> **EXERCISE BRIEF**
In the data that follows, how many lines include the string "slack"? Answer with the number alone.

> **EXCERPTED DATA**
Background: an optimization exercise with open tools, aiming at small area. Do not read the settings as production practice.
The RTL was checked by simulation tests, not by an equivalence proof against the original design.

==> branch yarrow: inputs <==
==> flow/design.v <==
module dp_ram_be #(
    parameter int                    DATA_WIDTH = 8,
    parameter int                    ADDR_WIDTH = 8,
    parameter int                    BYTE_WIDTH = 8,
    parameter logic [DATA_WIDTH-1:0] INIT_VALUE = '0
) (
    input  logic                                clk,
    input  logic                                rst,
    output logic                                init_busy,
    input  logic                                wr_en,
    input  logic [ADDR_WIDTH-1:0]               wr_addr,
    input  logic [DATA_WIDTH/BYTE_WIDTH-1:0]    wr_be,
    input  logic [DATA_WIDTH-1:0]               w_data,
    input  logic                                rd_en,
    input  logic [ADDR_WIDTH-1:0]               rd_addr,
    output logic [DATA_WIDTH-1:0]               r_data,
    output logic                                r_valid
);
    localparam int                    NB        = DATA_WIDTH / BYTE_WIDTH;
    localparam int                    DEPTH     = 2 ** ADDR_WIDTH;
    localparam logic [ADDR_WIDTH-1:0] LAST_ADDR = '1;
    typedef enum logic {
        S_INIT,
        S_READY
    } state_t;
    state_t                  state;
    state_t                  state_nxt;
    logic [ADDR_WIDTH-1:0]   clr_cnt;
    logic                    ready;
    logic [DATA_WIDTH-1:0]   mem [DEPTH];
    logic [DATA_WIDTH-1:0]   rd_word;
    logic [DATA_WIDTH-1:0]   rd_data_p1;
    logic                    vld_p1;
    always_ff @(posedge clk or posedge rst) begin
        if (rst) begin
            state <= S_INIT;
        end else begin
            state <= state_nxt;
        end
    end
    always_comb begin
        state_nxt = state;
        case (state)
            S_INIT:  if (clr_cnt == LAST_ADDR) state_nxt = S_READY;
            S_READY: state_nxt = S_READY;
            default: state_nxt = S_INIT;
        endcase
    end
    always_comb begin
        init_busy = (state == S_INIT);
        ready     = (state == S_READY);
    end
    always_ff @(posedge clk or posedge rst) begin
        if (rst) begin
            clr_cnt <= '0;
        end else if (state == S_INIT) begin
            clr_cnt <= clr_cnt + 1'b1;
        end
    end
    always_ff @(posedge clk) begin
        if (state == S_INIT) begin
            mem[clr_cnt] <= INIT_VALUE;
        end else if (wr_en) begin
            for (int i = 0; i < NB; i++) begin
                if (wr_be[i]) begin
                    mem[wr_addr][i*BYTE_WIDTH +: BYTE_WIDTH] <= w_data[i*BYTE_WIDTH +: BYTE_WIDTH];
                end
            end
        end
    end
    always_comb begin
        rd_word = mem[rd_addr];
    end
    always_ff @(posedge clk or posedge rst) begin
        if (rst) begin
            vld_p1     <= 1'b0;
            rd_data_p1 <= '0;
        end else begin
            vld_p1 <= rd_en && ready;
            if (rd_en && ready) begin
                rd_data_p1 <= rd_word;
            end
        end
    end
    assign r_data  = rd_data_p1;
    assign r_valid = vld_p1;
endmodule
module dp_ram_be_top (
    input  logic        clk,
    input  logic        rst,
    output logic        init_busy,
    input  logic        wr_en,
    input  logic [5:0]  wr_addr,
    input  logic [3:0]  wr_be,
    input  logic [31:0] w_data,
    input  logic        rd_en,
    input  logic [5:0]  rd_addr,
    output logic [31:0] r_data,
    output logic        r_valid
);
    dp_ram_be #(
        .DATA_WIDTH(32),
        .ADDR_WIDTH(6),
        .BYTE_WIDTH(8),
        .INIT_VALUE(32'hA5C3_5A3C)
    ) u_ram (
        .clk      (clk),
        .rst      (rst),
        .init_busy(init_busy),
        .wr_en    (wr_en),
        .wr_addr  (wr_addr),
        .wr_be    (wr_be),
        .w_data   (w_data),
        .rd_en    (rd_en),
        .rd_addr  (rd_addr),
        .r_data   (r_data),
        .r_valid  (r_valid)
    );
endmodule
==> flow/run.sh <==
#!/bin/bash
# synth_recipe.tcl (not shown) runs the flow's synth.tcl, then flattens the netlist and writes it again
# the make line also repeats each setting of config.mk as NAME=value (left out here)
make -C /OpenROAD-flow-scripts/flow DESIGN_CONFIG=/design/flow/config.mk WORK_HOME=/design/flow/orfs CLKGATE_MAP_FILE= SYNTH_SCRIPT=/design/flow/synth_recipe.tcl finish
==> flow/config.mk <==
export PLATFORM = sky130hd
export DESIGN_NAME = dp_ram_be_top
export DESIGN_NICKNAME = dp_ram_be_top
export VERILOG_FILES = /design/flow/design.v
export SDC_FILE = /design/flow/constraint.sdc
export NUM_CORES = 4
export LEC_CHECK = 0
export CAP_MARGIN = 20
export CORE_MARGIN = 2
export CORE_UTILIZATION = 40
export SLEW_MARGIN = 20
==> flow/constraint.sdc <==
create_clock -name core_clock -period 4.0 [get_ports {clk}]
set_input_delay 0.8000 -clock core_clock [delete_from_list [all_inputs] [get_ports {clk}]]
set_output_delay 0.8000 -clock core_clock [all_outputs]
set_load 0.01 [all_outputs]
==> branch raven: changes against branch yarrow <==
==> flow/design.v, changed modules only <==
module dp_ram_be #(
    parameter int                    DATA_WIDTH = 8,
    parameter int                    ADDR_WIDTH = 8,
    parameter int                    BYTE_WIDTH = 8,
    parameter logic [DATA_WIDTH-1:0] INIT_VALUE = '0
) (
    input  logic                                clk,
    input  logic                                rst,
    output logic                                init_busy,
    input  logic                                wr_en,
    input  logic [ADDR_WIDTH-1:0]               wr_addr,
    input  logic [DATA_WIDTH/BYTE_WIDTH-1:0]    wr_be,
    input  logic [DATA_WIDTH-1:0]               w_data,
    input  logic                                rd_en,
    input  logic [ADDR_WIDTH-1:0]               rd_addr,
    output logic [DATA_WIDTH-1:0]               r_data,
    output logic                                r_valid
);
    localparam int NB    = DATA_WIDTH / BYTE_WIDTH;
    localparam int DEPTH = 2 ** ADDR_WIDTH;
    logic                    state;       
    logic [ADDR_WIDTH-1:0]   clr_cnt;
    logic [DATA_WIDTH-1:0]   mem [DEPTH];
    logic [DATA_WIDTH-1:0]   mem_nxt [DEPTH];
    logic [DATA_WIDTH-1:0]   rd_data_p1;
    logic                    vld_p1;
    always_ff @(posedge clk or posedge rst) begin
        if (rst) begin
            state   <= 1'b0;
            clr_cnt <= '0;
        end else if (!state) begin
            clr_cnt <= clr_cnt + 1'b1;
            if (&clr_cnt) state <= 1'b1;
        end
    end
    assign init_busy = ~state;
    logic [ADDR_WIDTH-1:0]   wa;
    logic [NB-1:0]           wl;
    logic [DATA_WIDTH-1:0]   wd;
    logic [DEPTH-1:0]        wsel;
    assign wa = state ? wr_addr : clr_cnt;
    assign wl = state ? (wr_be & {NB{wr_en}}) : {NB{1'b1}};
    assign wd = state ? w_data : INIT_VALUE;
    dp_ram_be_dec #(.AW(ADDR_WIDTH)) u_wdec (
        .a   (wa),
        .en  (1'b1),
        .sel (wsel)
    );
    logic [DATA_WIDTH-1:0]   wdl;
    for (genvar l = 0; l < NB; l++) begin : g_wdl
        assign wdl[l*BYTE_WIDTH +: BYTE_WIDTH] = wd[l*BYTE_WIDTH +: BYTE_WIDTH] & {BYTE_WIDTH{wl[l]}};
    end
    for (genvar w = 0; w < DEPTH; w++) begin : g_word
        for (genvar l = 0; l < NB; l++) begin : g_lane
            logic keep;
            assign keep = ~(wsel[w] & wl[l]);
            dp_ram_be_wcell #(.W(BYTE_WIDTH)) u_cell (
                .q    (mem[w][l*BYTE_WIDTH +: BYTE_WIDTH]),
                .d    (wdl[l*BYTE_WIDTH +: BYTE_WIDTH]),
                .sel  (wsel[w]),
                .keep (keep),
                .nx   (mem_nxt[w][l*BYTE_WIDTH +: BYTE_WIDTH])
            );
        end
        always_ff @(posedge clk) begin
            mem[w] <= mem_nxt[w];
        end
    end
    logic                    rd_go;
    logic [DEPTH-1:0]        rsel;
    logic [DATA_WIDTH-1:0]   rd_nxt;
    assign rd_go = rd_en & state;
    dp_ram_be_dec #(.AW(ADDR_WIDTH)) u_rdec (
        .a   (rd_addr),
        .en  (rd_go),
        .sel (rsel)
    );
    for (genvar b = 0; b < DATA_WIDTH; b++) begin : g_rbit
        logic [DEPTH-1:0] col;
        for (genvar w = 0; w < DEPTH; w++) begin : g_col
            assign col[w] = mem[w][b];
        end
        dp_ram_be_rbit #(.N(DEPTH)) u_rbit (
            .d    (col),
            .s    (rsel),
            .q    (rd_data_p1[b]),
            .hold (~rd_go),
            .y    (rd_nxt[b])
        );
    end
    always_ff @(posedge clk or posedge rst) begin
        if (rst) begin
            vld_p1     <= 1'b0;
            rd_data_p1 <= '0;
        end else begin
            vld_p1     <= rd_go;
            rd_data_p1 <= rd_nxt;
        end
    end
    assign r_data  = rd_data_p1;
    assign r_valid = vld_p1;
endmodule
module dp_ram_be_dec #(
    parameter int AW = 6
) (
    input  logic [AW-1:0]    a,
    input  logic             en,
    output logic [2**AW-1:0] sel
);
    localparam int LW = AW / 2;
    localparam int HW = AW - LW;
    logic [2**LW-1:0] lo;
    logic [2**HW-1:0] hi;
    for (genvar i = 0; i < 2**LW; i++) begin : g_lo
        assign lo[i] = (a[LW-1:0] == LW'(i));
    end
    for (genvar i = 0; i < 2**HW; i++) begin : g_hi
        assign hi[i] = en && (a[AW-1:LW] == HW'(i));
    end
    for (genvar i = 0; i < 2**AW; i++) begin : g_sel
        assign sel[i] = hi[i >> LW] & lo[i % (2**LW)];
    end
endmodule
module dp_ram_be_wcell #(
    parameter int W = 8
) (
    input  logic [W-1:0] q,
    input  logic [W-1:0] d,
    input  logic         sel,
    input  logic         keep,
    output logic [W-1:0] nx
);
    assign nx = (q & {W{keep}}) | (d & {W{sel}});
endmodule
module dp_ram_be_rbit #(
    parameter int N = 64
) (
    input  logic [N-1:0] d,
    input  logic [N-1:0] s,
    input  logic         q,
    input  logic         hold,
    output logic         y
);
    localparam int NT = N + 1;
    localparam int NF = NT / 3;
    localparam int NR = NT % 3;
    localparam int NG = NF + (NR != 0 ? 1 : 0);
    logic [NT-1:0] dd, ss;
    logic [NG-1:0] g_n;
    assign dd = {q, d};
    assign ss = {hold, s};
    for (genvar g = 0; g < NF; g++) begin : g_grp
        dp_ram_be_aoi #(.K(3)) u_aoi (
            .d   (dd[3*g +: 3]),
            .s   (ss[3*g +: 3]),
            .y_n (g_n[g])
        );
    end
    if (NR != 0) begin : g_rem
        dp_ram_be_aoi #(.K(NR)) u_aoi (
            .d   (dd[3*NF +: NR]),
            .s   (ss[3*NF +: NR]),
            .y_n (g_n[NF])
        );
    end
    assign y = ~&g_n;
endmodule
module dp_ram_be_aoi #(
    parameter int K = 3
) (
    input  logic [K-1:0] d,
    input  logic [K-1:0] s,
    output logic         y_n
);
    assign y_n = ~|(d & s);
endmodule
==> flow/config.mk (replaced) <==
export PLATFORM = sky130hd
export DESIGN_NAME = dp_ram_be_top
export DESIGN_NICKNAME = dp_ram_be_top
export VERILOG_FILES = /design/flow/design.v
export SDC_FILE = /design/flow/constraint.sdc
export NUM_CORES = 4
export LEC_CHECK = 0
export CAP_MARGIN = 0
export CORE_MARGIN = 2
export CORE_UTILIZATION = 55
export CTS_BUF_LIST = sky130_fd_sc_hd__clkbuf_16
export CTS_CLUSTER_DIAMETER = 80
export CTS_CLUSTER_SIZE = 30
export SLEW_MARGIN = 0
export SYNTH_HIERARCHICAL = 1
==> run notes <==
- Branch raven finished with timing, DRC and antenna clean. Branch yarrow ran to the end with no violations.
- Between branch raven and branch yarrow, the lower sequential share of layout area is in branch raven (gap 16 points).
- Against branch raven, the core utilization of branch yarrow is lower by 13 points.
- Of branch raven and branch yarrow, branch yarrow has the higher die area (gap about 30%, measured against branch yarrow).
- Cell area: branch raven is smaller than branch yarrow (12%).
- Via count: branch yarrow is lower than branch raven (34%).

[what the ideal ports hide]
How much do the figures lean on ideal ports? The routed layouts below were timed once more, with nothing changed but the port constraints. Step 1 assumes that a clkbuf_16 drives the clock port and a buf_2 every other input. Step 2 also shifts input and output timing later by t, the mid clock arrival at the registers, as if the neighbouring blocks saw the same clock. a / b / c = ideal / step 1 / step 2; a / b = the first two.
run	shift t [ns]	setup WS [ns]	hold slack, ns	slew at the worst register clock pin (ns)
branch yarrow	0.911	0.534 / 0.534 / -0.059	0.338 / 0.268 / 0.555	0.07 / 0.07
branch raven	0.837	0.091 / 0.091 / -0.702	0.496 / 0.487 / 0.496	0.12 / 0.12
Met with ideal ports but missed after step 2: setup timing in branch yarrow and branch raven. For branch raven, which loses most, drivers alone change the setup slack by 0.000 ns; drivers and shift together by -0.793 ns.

> **OUTPUT**
2